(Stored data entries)

<file path="src/rtl/cursor_pkg.sv">
package cursor_pkg;

  localparam int BMP_DEPTH  = 1024;
  localparam int BMP_AW     = $clog2(BMP_DEPTH);
  localparam int IDX_W      = 2;
  localparam int CLUT_DEPTH = 1 << IDX_W;
  localparam int NUM_SHAPES = 5;
  localparam int SHAPE_W    = 3;
  localparam int MIN_WLOG   = 3;
  localparam int PIX_W      = 8;

  typedef struct packed {
    logic [5:0] y;
    logic [3:0] u;
    logic [3:0] v;
    logic [1:0] t;
  } clutEntry_t;

  // control-to-datapath strobes, registered in stage one
  typedef struct packed {
    logic             lumaHit;
    logic [IDX_W-1:0] lumaIdx;
    logic             chromaHit;
    logic [IDX_W-1:0] chromaIdx;
    logic             oddPix;
  } cursorStrobe_t;

  function automatic logic [PIX_W-1:0] widen6(input logic [5:0] f);
    return {f, f[5:4]};
  endfunction

  function automatic logic [PIX_W-1:0] widen4(input logic [3:0] f);
    return {f, f};
  endfunction

  function automatic logic [PIX_W-1:0] mixLevel(input logic [PIX_W-1:0] bg,
                                                 input logic [PIX_W-1:0] fg,
                                                 input logic [1:0] lvl);
    logic [PIX_W+1:0] acc;
    unique case (lvl)
      2'd0:    acc = {bg, 2'b00};
      2'd1:    acc = {2'b00, bg} + {1'b0, bg, 1'b0} + {2'b00, fg};
      2'd2:    acc = {1'b0, bg, 1'b0} + {1'b0, fg, 1'b0};
      default: acc = {fg, 2'b00};
    endcase
    return acc[PIX_W+1:2];
  endfunction

endpackage

</file>
<file path="src/rtl/cursor_locate.sv">
module cursor_locate
  import cursor_pkg::*;
#(
  parameter int CNT_W = 12
) (
  input  logic [CNT_W-1:0]  pixX,
  input  logic [CNT_W-1:0]  pixLine,
  input  logic [CNT_W:0]    curX,
  input  logic [CNT_W:0]    curY,
  input  logic [2:0]        widthLog,
  input  logic              shapeOk,
  output logic              hit,
  output logic [BMP_AW-1:0] addr
);

  localparam int RW = CNT_W + 2;

  logic [RW-1:0] relX, relY;
  logic [3:0]    heightLog;
  logic          insideX, insideY;

  assign relX = {2'b00, pixX} - {curX[CNT_W], curX};
  assign relY = {2'b00, pixLine} - {curY[CNT_W], curY};
  assign heightLog = 4'(BMP_AW) - {1'b0, widthLog};

  assign insideX = !relX[RW-1] && ((relX >> widthLog) == '0);
  assign insideY = !relY[RW-1] && ((relY >> heightLog) == '0);

  assign hit  = shapeOk && insideX && insideY;
  assign addr = BMP_AW'((relY << widthLog) | relX);

endmodule

</file>
<file path="src/rtl/cursor_ctrl.sv">
module cursor_ctrl
  import cursor_pkg::*;
#(
  parameter int CNT_W = 12
) (
  input  logic               clk,
  input  logic               rstN,
  input  logic [CNT_W-1:0]   inX,
  input  logic [CNT_W-1:0]   inLine,
  input  logic [CNT_W:0]     curX,
  input  logic [CNT_W:0]     curY,
  input  logic [SHAPE_W-1:0] shapeSel,
  input  logic               bmpWe,
  input  logic [BMP_AW-1:0]  bmpAddr,
  input  logic [IDX_W-1:0]   bmpData,
  output cursorStrobe_t      strobe
);

  logic [IDX_W-1:0] bmpMem [BMP_DEPTH];

  logic       shapeOk;
  logic [2:0] widthLog;
  logic [1:0]             probeHit;
  logic [BMP_AW-1:0]      probeAddr [2];
  logic [CNT_W-1:0]       probeX    [2];

  assign shapeOk  = shapeSel < SHAPE_W'(NUM_SHAPES);
  assign widthLog = 3'(shapeSel + 3'(MIN_WLOG));

  // probe 0 serves luma at the pixel itself, probe 1 serves chroma
  // at the co-sited even pixel of the pair
  assign probeX[0] = inX;
  assign probeX[1] = {inX[CNT_W-1:1], 1'b0};

  for (genvar p = 0; p < 2; p++) begin : g_probe
    cursor_locate #(.CNT_W(CNT_W)) u_locate (
      .pixX    (probeX[p]),
      .pixLine (inLine),
      .curX    (curX),
      .curY    (curY),
      .widthLog(widthLog),
      .shapeOk (shapeOk),
      .hit     (probeHit[p]),
      .addr    (probeAddr[p])
    );
  end

  always_ff @(posedge clk or negedge rstN) begin
    if (!rstN) begin
      for (int i = 0; i < BMP_DEPTH; i++) bmpMem[i] <= '0;
    end else if (bmpWe) begin
      bmpMem[bmpAddr] <= bmpData;
    end
  end

  always_ff @(posedge clk or negedge rstN) begin
    if (!rstN) begin
      strobe <= '0;
    end else begin
      strobe.lumaHit   <= probeHit[0];
      strobe.lumaIdx   <= bmpMem[probeAddr[0]];
      strobe.chromaHit <= probeHit[1];
      strobe.chromaIdx <= bmpMem[probeAddr[1]];
      strobe.oddPix    <= inX[0];
    end
  end

  assert_bmp_write_R2 : assert property (@(posedge clk) disable iff (!rstN)
    bmpWe |=> bmpMem[$past(bmpAddr)] == $past(bmpData));

  assert_hidden_shape_R3 : assert property (@(posedge clk) disable iff (!rstN)
    (shapeSel >= SHAPE_W'(NUM_SHAPES)) |=> (!strobe.lumaHit && !strobe.chromaHit));

  assert_even_pair_R7 : assert property (@(posedge clk) disable iff (!rstN)
    !inX[0] |=> (strobe.chromaHit == strobe.lumaHit) &&
                (!strobe.lumaHit || strobe.chromaIdx == strobe.lumaIdx));

endmodule

</file>
<file path="src/rtl/cursor_datapath.sv">
module cursor_datapath
  import cursor_pkg::*;
(
  input  logic             clk,
  input  logic             rstN,
  input  logic             inValid,
  input  logic [PIX_W-1:0] inY,
  input  logic [PIX_W-1:0] inC,
  input  logic             clutWe,
  input  logic [IDX_W-1:0] clutIdx,
  input  logic [15:0]      clutData,
  input  cursorStrobe_t    strobe,
  output logic             outValid,
  output logic [PIX_W-1:0] outY,
  output logic [PIX_W-1:0] outC
);

  clutEntry_t clutMem [CLUT_DEPTH];

  logic             validQ;
  logic [PIX_W-1:0] yQ, cQ;
  logic [1:0]       warmCnt;

  logic [5:0]       lumaY6;
  logic [1:0]       lumaT, chromaT;
  logic [3:0]       chromaF4;
  logic [PIX_W-1:0] mixY, mixC;

  always_ff @(posedge clk or negedge rstN) begin
    if (!rstN) begin
      for (int i = 0; i < CLUT_DEPTH; i++) clutMem[i] <= '0;
    end else if (clutWe) begin
      clutMem[clutIdx] <= clutEntry_t'(clutData);
    end
  end

  // stage one: background pixel aligned with the registered strobes
  always_ff @(posedge clk or negedge rstN) begin
    if (!rstN) begin
      validQ <= 1'b0;
      yQ     <= '0;
      cQ     <= '0;
    end else begin
      validQ <= inValid;
      yQ     <= inY;
      cQ     <= inC;
    end
  end

  assign lumaY6   = clutMem[strobe.lumaIdx].y;
  assign lumaT    = clutMem[strobe.lumaIdx].t;
  assign chromaT  = clutMem[strobe.chromaIdx].t;
  assign chromaF4 = strobe.oddPix ? clutMem[strobe.chromaIdx].v
                                  : clutMem[strobe.chromaIdx].u;

  assign mixY = strobe.lumaHit   ? mixLevel(yQ, widen6(lumaY6), lumaT)     : yQ;
  assign mixC = strobe.chromaHit ? mixLevel(cQ, widen4(chromaF4), chromaT) : cQ;

  // stage two: mixed pixel
  always_ff @(posedge clk or negedge rstN) begin
    if (!rstN) begin
      outValid <= 1'b0;
      outY     <= '0;
      outC     <= '0;
    end else begin
      outValid <= validQ;
      outY     <= mixY;
      outC     <= mixC;
    end
  end

  always_ff @(posedge clk or negedge rstN) begin
    if (!rstN)              warmCnt <= '0;
    else if (warmCnt != 2'd2) warmCnt <= warmCnt + 2'd1;
  end

  assert_valid_delay_R1 : assert property (@(posedge clk) disable iff (!rstN)
    (warmCnt == 2'd2) |-> outValid == $past(inValid, 2));

  assert_uncovered_luma_R4 : assert property (@(posedge clk) disable iff (!rstN)
    (warmCnt != 2'd0 && !strobe.lumaHit) |=> outY == $past(yQ));

  assert_opaque_luma_R6 : assert property (@(posedge clk) disable iff (!rstN)
    (strobe.lumaHit && lumaT == 2'd3) |=> outY[PIX_W-1:2] == $past(lumaY6));

  assert_clear_level_R6 : assert property (@(posedge clk) disable iff (!rstN)
    (strobe.chromaHit && chromaT == 2'd0) |=> outC == $past(cQ));

endmodule

</file>
<file path="src/rtl/cursor_overlay_mixer.sv">
module cursor_overlay_mixer
  import cursor_pkg::*;
#(
  parameter int CNT_W = 12
) (
  input  logic               clk,
  input  logic               rstN,
  input  logic               inValid,
  input  logic [CNT_W-1:0]   inX,
  input  logic [CNT_W-1:0]   inLine,
  input  logic [PIX_W-1:0]   inY,
  input  logic [PIX_W-1:0]   inC,
  input  logic [CNT_W:0]     curX,
  input  logic [CNT_W:0]     curY,
  input  logic [SHAPE_W-1:0] shapeSel,
  input  logic               bmpWe,
  input  logic [BMP_AW-1:0]  bmpAddr,
  input  logic [IDX_W-1:0]   bmpData,
  input  logic               clutWe,
  input  logic [IDX_W-1:0]   clutIdx,
  input  logic [15:0]        clutData,
  output logic               outValid,
  output logic [PIX_W-1:0]   outY,
  output logic [PIX_W-1:0]   outC
);

  cursorStrobe_t strobe;

  cursor_ctrl #(.CNT_W(CNT_W)) u_ctrl (
    .clk     (clk),
    .rstN    (rstN),
    .inX     (inX),
    .inLine  (inLine),
    .curX    (curX),
    .curY    (curY),
    .shapeSel(shapeSel),
    .bmpWe   (bmpWe),
    .bmpAddr (bmpAddr),
    .bmpData (bmpData),
    .strobe  (strobe)
  );

  cursor_datapath u_datapath (
    .clk     (clk),
    .rstN    (rstN),
    .inValid (inValid),
    .inY     (inY),
    .inC     (inC),
    .clutWe  (clutWe),
    .clutIdx (clutIdx),
    .clutData(clutData),
    .strobe  (strobe),
    .outValid(outValid),
    .outY    (outY),
    .outC    (outC)
  );

endmodule

</file>
<file path="config.mk">
export PLATFORM = sky130hd
export DESIGN_NAME = cursor_overlay_mixer
export DESIGN_NICKNAME = d
export VERILOG_FILES = /design/src/rtl/cursor_pkg.sv /design/src/rtl/cursor_locate.sv /design/src/rtl/cursor_ctrl.sv /design/src/rtl/cursor_datapath.sv /design/src/rtl/cursor_overlay_mixer.sv
export SDC_FILE = /design/constraint.sdc
export NUM_CORES = 2
export LEC_CHECK = 0
export BUFFER_PORTS_ARGS = -buffer_cell sky130_fd_sc_hd__buf_2
export CORE_AREA = 2 2 402 704
export DETAILED_ROUTE_END_ITERATION = 10
export DIE_AREA = 0 0 404 706
export PLACE_DENSITY_LB_ADDON = 0.08
export SLEW_MARGIN = 20
export SYNTH_ARGS = -nofsm -noshare
export SYNTH_HDL_FRONTEND = slang
export SYNTH_SLANG_ARGS = --single-unit
export TNS_END_PERCENT = 100
</file>
<file path="constraint.sdc">
create_clock -name clk -period 5.3 [get_ports clk]
set_input_delay 1.06 -clock clk [delete_from_list [all_inputs] [get_ports clk]]
set_output_delay 1.06 -clock clk [all_outputs]
set_load 0.1 [all_outputs]
</file>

Task item ->
Scan the records above for the word "probeHit". Show each line in which it appears.

Expected answer ->
  logic [1:0]             probeHit;
      .hit     (probeHit[p]),
      strobe.lumaHit   <= probeHit[0];
      strobe.chromaHit <= probeHit[1];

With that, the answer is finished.